Start of PROVIDED RECORDS

File: src/rtl/proc2_bus_responder_if.sv
// proc2 data-bus interface: the processor drives address, store data and the
// store strobe; the responder returns registered load data.
//   addr : word address
//   dout : store data
//   W    : store strobe (store committed at the rising edge while high)
//   DIN  : load data back to the processor
interface proc2_bus_responder_if;
  logic [15:0] addr;
  logic [15:0] dout;
  logic        W;
  logic [15:0] DIN;

  modport master (output addr, dout, W, input DIN);
  modport slave  (input addr, dout, W, output DIN);
endinterface

File: src/rtl/proc2_bus_responder.sv
// Memory-mapped responder on the proc2 data bus. One-cycle fixed read latency
// so the processor never needs wait states.
// Address pages (addr[15:12]):
//   0x0 word RAM   0x1 LEDR   0x2 FIFO push (write-only)
//   0x3 switches (read-only)  0x4 FIFO status   others unmapped
// Ports:
//   Clock, Reset  : rising-edge clock, asynchronous active-high reset
//   bus           : proc2 bus (slave side)
//   SW            : asynchronous switch pins
//   LEDR          : LED register
//   out_data/out_valid/out_ready : FIFO drain port (valid/ready)
// Optional build macro BUS_ADDR_ERR_EN adds the sticky addr_err output,
// mirrored into status bit 14.
module proc2_bus_responder #(
  parameter int MEM_AW  = 7,
  parameter int FIFO_AW = 2,
  parameter int SW_W    = 10
) (
  input  logic                   Clock,
  input  logic                   Reset,
  proc2_bus_responder_if.slave   bus,
  input  logic [SW_W-1:0]        SW,
  output logic [15:0]            LEDR,
  output logic [15:0]            out_data,
  output logic                   out_valid,
  input  logic                   out_ready
`ifdef BUS_ADDR_ERR_EN
  ,
  output logic                   addr_err
`endif
);

  localparam int DEPTH = 2**FIFO_AW;

  logic [3:0]        page;
  logic [MEM_AW-1:0] ram_idx;
  assign page    = bus.addr[15:12];
  assign ram_idx = bus.addr[MEM_AW-1:0];

  // Upper in-page address bits alias onto the RAM index.
  logic unused_addr;
  assign unused_addr = ^bus.addr[11:MEM_AW];

  logic [15:0] mem      [2**MEM_AW];
  logic [15:0] fifo_mem [DEPTH];

  logic [15:0]        din_q, led_q;
  logic [SW_W-1:0]    sw_s1_q, sw_s2_q;
  logic [FIFO_AW-1:0] wr_ptr_q, rd_ptr_q;
  logic [FIFO_AW:0]   count_q, count_d;
  logic               ovf_q, ovf_d;

  logic wr_ram, wr_led, wr_fifo, wr_stat;
  assign wr_ram  = bus.W && (page == 4'h0);
  assign wr_led  = bus.W && (page == 4'h1);
  assign wr_fifo = bus.W && (page == 4'h2);
  assign wr_stat = bus.W && (page == 4'h4);

  logic full, pop, push, ovf_set;
  assign full    = count_q[FIFO_AW];        // count never exceeds DEPTH
  assign pop     = out_valid && out_ready;
  assign push    = wr_fifo && (!full || pop);
  assign ovf_set = wr_fifo && full && !pop;

  assign out_valid = (count_q != '0);
  assign out_data  = fifo_mem[rd_ptr_q];
  assign LEDR      = led_q;
  assign bus.DIN   = din_q;

`ifdef BUS_ADDR_ERR_EN
  logic [15:0] addr_prev_q;
  logic        addr_err_q, addr_err_set;
  // Only count an unmapped access when it is a store or a new address, so a
  // parked bus does not keep re-flagging.
  assign addr_err_set = (page > 4'h4) && (bus.W || (bus.addr != addr_prev_q));
  assign addr_err     = addr_err_q;
`endif

  logic [15:0] status;
  always_comb begin
    status              = '0;
    status[FIFO_AW:0]   = count_q;
    status[15]          = ovf_q;
`ifdef BUS_ADDR_ERR_EN
    status[14]          = addr_err_q;
`endif
  end

  logic [15:0] rd_data;
  always_comb begin
    rd_data = '0;
    case (page)
      4'h0:    rd_data = mem[ram_idx];
      4'h1:    rd_data = led_q;
      4'h3:    rd_data = {{(16-SW_W){1'b0}}, sw_s2_q};
      4'h4:    rd_data = status;
      default: rd_data = '0;
    endcase
  end

  always_comb begin
    count_d = count_q;
    if (push && !pop)      count_d = count_q + 1'b1;
    else if (pop && !push) count_d = count_q - 1'b1;
    // Set beats clear when both land in the same cycle.
    ovf_d = ovf_set ? 1'b1 : (wr_stat ? 1'b0 : ovf_q);
  end

  // Storage arrays carry no reset; RAM read above sees the pre-edge value,
  // giving old-data read-during-write.
  always_ff @(posedge Clock) begin
    if (wr_ram) mem[ram_idx]       <= bus.dout;
    if (push)   fifo_mem[wr_ptr_q] <= bus.dout;
  end

  always_ff @(posedge Clock or posedge Reset) begin
    if (Reset) begin
      din_q    <= '0;
      led_q    <= '0;
      sw_s1_q  <= '0;
      sw_s2_q  <= '0;
      wr_ptr_q <= '0;
      rd_ptr_q <= '0;
      count_q  <= '0;
      ovf_q    <= 1'b0;
    end else begin
      din_q   <= rd_data;
      sw_s1_q <= SW;
      sw_s2_q <= sw_s1_q;
      if (wr_led) led_q    <= bus.dout;
      if (push)   wr_ptr_q <= wr_ptr_q + 1'b1;
      if (pop)    rd_ptr_q <= rd_ptr_q + 1'b1;
      count_q <= count_d;
      ovf_q   <= ovf_d;
    end
  end

`ifdef BUS_ADDR_ERR_EN
  always_ff @(posedge Clock or posedge Reset) begin
    if (Reset) begin
      addr_prev_q <= '0;
      addr_err_q  <= 1'b0;
    end else begin
      addr_prev_q <= bus.addr;
      if (addr_err_set) addr_err_q <= 1'b1;
      else if (wr_stat) addr_err_q <= 1'b0;
    end
  end
`endif

endmodule

File: src/flat_wrapper.sv
// flat-port wrapper written by rule: the top's interface ports become plain ports
module proc2_bus_responder_flat 
#(
  parameter int MEM_AW  = 7,
  parameter int FIFO_AW = 2,
  parameter int SW_W    = 10
)
  (Clock, Reset, SW, LEDR, out_data, out_valid, out_ready, bus_addr, bus_dout, bus_W, bus_DIN);
  proc2_bus_responder_if bus_i ();
  input  logic Clock;
  input  logic Reset;
  input  logic [SW_W-1:0] SW;
  output logic [15:0] LEDR;
  output logic [15:0] out_data;
  output logic out_valid;
  input  logic out_ready;
  input wire logic [$bits(bus_i.addr)-1:0] bus_addr;
  input wire logic [$bits(bus_i.dout)-1:0] bus_dout;
  input wire logic [$bits(bus_i.W)-1:0] bus_W;
  output wire logic [$bits(bus_i.DIN)-1:0] bus_DIN;
  assign bus_i.addr = bus_addr;
  assign bus_i.dout = bus_dout;
  assign bus_i.W = bus_W;
  assign bus_DIN = bus_i.DIN;
  proc2_bus_responder #(.MEM_AW(MEM_AW), .FIFO_AW(FIFO_AW), .SW_W(SW_W)) u_core (.Clock(Clock), .Reset(Reset), .bus(bus_i), .SW(SW), .LEDR(LEDR), .out_data(out_data), .out_valid(out_valid), .out_ready(out_ready));
endmodule
File: config.mk
export PLATFORM = sky130hd
export DESIGN_NAME = proc2_bus_responder_flat
export DESIGN_NICKNAME = d
export VERILOG_FILES = /design/src/rtl/proc2_bus_responder_if.sv /design/src/rtl/proc2_bus_responder.sv /design/src/flat_wrapper.sv
export SDC_FILE = /design/constraint.sdc
export NUM_CORES = 2
export LEC_CHECK = 0
export CELL_PAD_IN_SITES_DETAIL_PLACEMENT = 1
export CELL_PAD_IN_SITES_GLOBAL_PLACEMENT = 2
export CORE_UTILIZATION = 31
export DETAILED_ROUTE_END_ITERATION = 8
export PLACE_DENSITY_LB_ADDON = 0.1
export SLEW_MARGIN = 20
export SYNTH_ARGS = -nofsm -noshare
export SYNTH_HDL_FRONTEND = slang
export SYNTH_SLANG_ARGS = --single-unit
export TNS_END_PERCENT = 5
File: constraint.sdc
create_clock -name Clock -period 3.1 [get_ports Clock]
set_clock_uncertainty 0.1 [all_clocks]
set_input_delay 0.31 -clock Clock [delete_from_list [all_inputs] [get_ports Clock]]
set_output_delay 0.31 -clock Clock [all_outputs]
set_load 0.01 [all_outputs]
=== Word level (Yosys, flattened, before mapping) ===
Memory sizes are Yosys's and may differ from the RTL's.
Index checks and enable logic that the tools add are counted.

* Register bits after elaboration: 60
* RAM bits: 2112
* Input bits: 46
* Output and inout port bits: 49
* Memories: 2

{| class="wikitable"
|+ Memories
! name !! words !! bits a word !! read ports !! clocked after Yosys merged registers in !! wr ports !! line !! text
|-
| u_core.mem || 128 || 16 || 1 || 0 || 1 || proc2_bus_responder.sv:44 || <nowiki>logic [15:0] mem [2**MEM_AW];</nowiki>
|-
| u_core.fifo_mem || 4 || 16 || 1 || 0 || 1 || proc2_bus_responder.sv:45 || <nowiki>logic [15:0] fifo_mem [DEPTH];</nowiki>
|}

* Add/subtract/negate cells: 4
* Equality and inequality tests: 4
* Mux-type cells: 9
* Reductions and logical operators: 18

{| class="wikitable"
|+ Operator list
! kind !! number
|-
| $pmux W16 S4 || 1
|-
| $logic_and A1 B1 Y1 || 10
|-
| $eq A4 B2 Y1 const B || 2
|-
| $mux W1 || 6
|-
| $mux W3 || 2
|-
| $add A2 B1 Y2 const B || 2
|-
| $eq A4 B1 Y1 const B || 1
|-
| $eq A4 B3 Y1 const B || 1
|-
| $logic_not A4 Y1 || 1
|-
| $reduce_bool A2 Y1 || 2
|-
| $add A3 B1 Y3 const B || 1
|-
| $logic_not A1 Y1 || 3
|-
| $reduce_bool A3 Y1 || 1
|-
| $sub A3 B1 Y3 const B || 1
|-
| $logic_or A1 B1 Y1 || 1
|}

=== Logic depth before layout (Yosys ltp) ===
* Depth after elaboration: 8
* Mapped depth: 10

=== Worst setup path before layout ===
OpenSTA, ideal clock, no wires.

* Path type: input -> register
* Start point: input bus_addr[0]
* End point: memory u_core.mem[100][0] (enable)
* Setup time: 389 ps
* Arrival time: 2243 ps
* Required time: 2611 ps
* Path slack: 369 ps
* Stages: 8
* Path buffers: 5
* Cells stage by stage: buf_2 buf_6 buf_4 buf_2 nor2_1 nand2_1 clkbuf_1 nor2_1

{| class="wikitable"
|+ RTL lines
! element !! line !! text
|-
| from (decl) || flat_wrapper.sv:17 || <nowiki>input wire logic [$bits(bus_i.addr)-1:0] bus_addr;</nowiki>
|-
| to (decl) || proc2_bus_responder.sv:44 ||
|}

Straight into the memory's write port.

=== Worst setup path after layout ===
* Start point: input bus_addr[1]
* End point: register u_core.din_q[3] (netlist: u_core.bus.DIN[3])

* Cells in the longest elaborated chain, start to end: 2

{| class="wikitable"
|+ Ends and longest elaborated chain
! element !! line !! text
|-
| $mem_v2 Z128 W16 || -- ||
|-
| $pmux W16 S4 || proc2_bus_responder.sv:92 || <nowiki>case (page)</nowiki>
|-
| named net u_core.rd_data[3] || proc2_bus_responder.sv:89 || <nowiki>logic [15:0] rd_data;</nowiki>
|-
| to (signal assigned) || proc2_bus_responder.sv:127 || <nowiki>din_q <= rd_data;</nowiki>
|-
| to (decl) || proc2_bus_responder.sv:47 || <nowiki>logic [15:0] din_q, led_q;</nowiki>
|}

The timed path passes the listed nets, and every way through them passes these cells.
A chain may end at the register's enable or synchronous reset.

==> summary.txt <==
Clocking
  • Clk buf depth: 4
  • Clk pin slew, worst setup/hold paths: about 60 ps
  • Post-CTS Setup Inserts: 0
  • Sink Count: roughly 2200
  • CTS tree: done
  • CTS H-tree depth: 4
  • Clock latency on the worst-skew pair: between 900 and 1000 ps
  • Total CTS buffers: 243
  • Root buffer cell: clkbuf_16

Routing
  • DRC: 0
  • Via density: between 4 and 5
  • Drt wl/cell: 29.4 microns
  • Final ANT Viol Nets: 0
  • Drt pass-1 iters: 5
  • Total wire length: 269 mm
  • DR vias: around 46000
  • DRT iter0 DRCs: between 3000 and 4000

Placement
  • HPWL Detailed: 171 mm
  • IO Port Bufs: 89
  • Setup WS pre-CTS: -832 ps
  • Routability cong.: 0.785

Worst setup path
  • CP max stage cell: o21ai_0
  • Critical path cell sequence: clkdlybuf4s50_1 > buf_4 > nand2b_4 > buf_12 > buf_12 > o22ai_1 > o21ai_0 > buf_4 > a41oi_1 > buf_4 > nor4_1 > buf_4 > o21ai_1
  • Max Fanout on Critical Path: 34
  • Worst setup path class: input pin to register
  • Cell family with most CP delay: buffers and inverters
  • CP startpoint: bus_addr[1]
  • CP endpoint kind: register
  • CP most frequent cell: buf_4
  • Data required time of the worst path: ~3800 ps
  • Bufs and invs on worst path: 7
  • Max stage delay on crit path: approximately 680 ps
  • Worst Path Arrival: ~3700 ps
  • Worst r2r src: u_core.mem[61][3]
  • Crit start category: input pin

Layout
  • Area Overhead vs Synth: 23.3%
  • Most frequent cells in the layout: edfxtp_1 (2112), mux2i_1 (1024), o22ai_1 (512)
  • Register area: between 60000 and 70000 sq um
  • Fill cell count: around 26000
  • Final Net Count: roughly 5400
  • Most common cell after layout, fill and taps aside: edfxtp_1
  • Share of cells above drive strength 1: 0.198
  • Multi-input logic area: about 17000 sq um
  • Layout Utilization: 0.385

Die
  • Core Rows: 190
  • I/O pins: 95
  • Die height: between 500 and 600 microns
  • Area of the core: 268000 sq um
  • Initial core utilization: 0.312
  • Die ar.: about 270000 sq um
  • Die W: 521 microns

Run
  • MaxCap Viol Count: 0

Timing
  • # setup viols final: 0
  • Slew margin rel.: 0.328
  • Worst slew pin tran: roughly 1000 ps
  • Max-slew violations: 0
  • Unrepaired setup endpoints after global routing: no
  • Final Hold Fails: 0
  • Final Worst Setup Slack: 96.9 ps
  • Final period util: 0.969
  • Final Critical Period: between 3000 and 4000 ps
  • Fmax: 333 MHz

GRT
  • Number of global-route vias before repair: around 48000
  • Initial antenna violation count: 26
  • Largest net degree at the start of global routing: 75
  • Global Route Usage Sum: 0.195
  • Gr ovfl total: 0
  • Global-route wire length before repair: ~370 mm

Synthesis
  • Post-Syn Instances: 4606
  • Syn Area/Cell: 18.2 sq um
  • Netlist Area Pre-Place: between 80000 and 90000 sq um
  • #FFs+latches synth: around 2200
  • Synth warn: 0
  • Distinct cells, synth: 35
  • Syn Nets: 4658
  • Sequential area share after synthesis: 0.776

Power and ir drop
  • Sw power: approximately 15 mW
  • Cell Pwr Density: approximately 630 nW/um^2
  • Max VDD drop: ~0.00045 V
  • Combinational Power Share: 0.071
  • Clk pwr share: 0.428
  • Reg power frac: 0.501
  • Pleak: between 30 and 40 nW
  • Switching power share of the total: 0.224
  • Int Power: between 50 and 60 mW

Hold path
  • Hold path startpoint: bus_addr[13]
  • Min-Delay Path Class: input pin to register

Status
  • Status: finished, final reports clean
[cell families after synthesis]
| group | count (synthesis) | synth area share |
|---|---|---|
| buf+inv | 286 | 0.0194 |
| flops | 2172 | 0.776 |
| mux | 1057 | 0.129 |
| compound gates | 861 | 0.0625 |
| xor+xnor | 6 | 0.000628 |
| simple gates | 218 | 0.0112 |
| fa+ha+maj | 6 | 0.000987 |
[Yosys cell counts, drive strengths merged]
cell type	number	area [sq um]
edfxtp	2112	63400
mux2i	1024	10200
o22ai	512	3200
o21ai	274	1370
buf	207	1320
nor2	137	514
clkbuf	75	282
a41oi	64	561
dfrtp	60	1500
nand2	32	120
mux2	17	191
nor4	17	106
mux4	16	360
nand3	9	45.0
a22oi	8	60.1
and2	5	31.3
ha	5	62.6
nand2b	5	31.3
nor2b	5	31.3
inv	4	15.0
xnor2	4	35.0
a222oi	3	30.0
and3	2	12.5
or2	2	12.5
xor2	2	17.5
fa	1	20.0
nand4b	1	8.76
nor3b	1	7.51
nor4b	1	8.76
or3	1	6.26
[worst paths after layout]
kind	slack (ps)	end	depth (start not counted)
max in group asynchronous	2250	u_core.LEDR[5]	4
worst max register to register	310	u_core.bus.DIN[3]	9
worst min-delay path	190	u_core.ovf_q	3
worst min register to register	250	u_core.sw_s2_q[6]	0
min in group asynchronous	280	u_core.rd_ptr_q[0]	4
worst max-delay path	100	u_core.bus.DIN[3]	13
[what timing repair did]
action	4_1_cts	5_1_grt
setup endpoints to repair	16	0
endpoints found under the hold margin	1025	0
resized for setup	6	0
hold buffers	29	0
[metal layers]
metal  track usage  vias up  wire, microns  part of all wire
met4        0.0460        2           5410             0.020
met3        0.0229      304          10700             0.040
li1              -    20293              -                 -
met2         0.329      858         131000              0.49
met5             0        -             13          0.000048
met1         0.269    24248         122000              0.45
[metrics by stage]
step | instances | power, mW | hold WS (ps) | cell area (sq um) | setup TNS, ps
2_1_floorplan | 4606 | 35.0 | 231 | 83600 | 0
6_report | 9142 | 64.8 | 189 | 103000 | 0
3_3_place_gp | 8669 | 37.7 | 234 | 95300 | -5660
5_1_grt | 9137 | 66.8 | 167 | 103000 | 0
4_1_cts | 9136 | 65.8 | 102 | 103000 | 0
3_5_place_dp | 8669 | 37.7 | 236 | 95300 | -5350
[cell type report]
type                            count  area share
Sequential cell                  2172       0.629
Multi-Input combinational cell   2148       0.167
Timing Repair Buffer              822      0.0875
Clock buffer                      308      0.0628
Tap cell                         3552      0.0431
Clock inverter                    130      0.0102
Inverter                            4    0.000158
Antenna cell                        6    0.000146
[tightest hold or removal path: cells and delay by family]
| family | cells | cell delay, ps |
|---|---|---|
| compound gates | 1 | 100 |
| buf+inv | 1 | 520 |
| simple gates | 1 | 200 |
[power groups by stage]
stage | combinational [mW] | clock [mW] | sequential [mW]
finish | 4.59 | 27.7 | 32.5
global route | 4.87 | 29.5 | 32.5
CTS | 4.72 | 28.6 | 32.5
detailed placement | 4.66 | 0 | 33.1
global placement | 4.64 | 0 | 33.1
floorplan | 1.94 | 0 | 33.1
[registers in the layout, summed over array words and instances (netlist names)]
| signal | flops |
|---|---|
| u_core.LEDR | 16 |
| u_core.bus.DIN | 16 |
| u_core.count_q | 3 |
| u_core.fifo_mem | 64 |
| u_core.mem | 2048 |
| u_core.ovf_q | 1 |
| u_core.rd_ptr_q | 2 |
| u_core.sw_s1_q | 10 |
| u_core.sw_s2_q | 10 |
| u_core.wr_ptr_q | 2 |
Note: power is estimated with default switching activity, not from simulation.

End of PROVIDED RECORDS

> [REQUIRED ACTION]
From the line holding "export DESIGN_NAME = proc2_bus_responder_flat" to the line holding "export SDC_FILE = /design/constraint.sdc", inclusive, restate each line above exactly as written.

> [RESPONSE TO THE TASK]
export DESIGN_NAME = proc2_bus_responder_flat
export DESIGN_NICKNAME = d
export VERILOG_FILES = /design/src/rtl/proc2_bus_responder_if.sv /design/src/rtl/proc2_bus_responder.sv /design/src/flat_wrapper.sv
export SDC_FILE = /design/constraint.sdc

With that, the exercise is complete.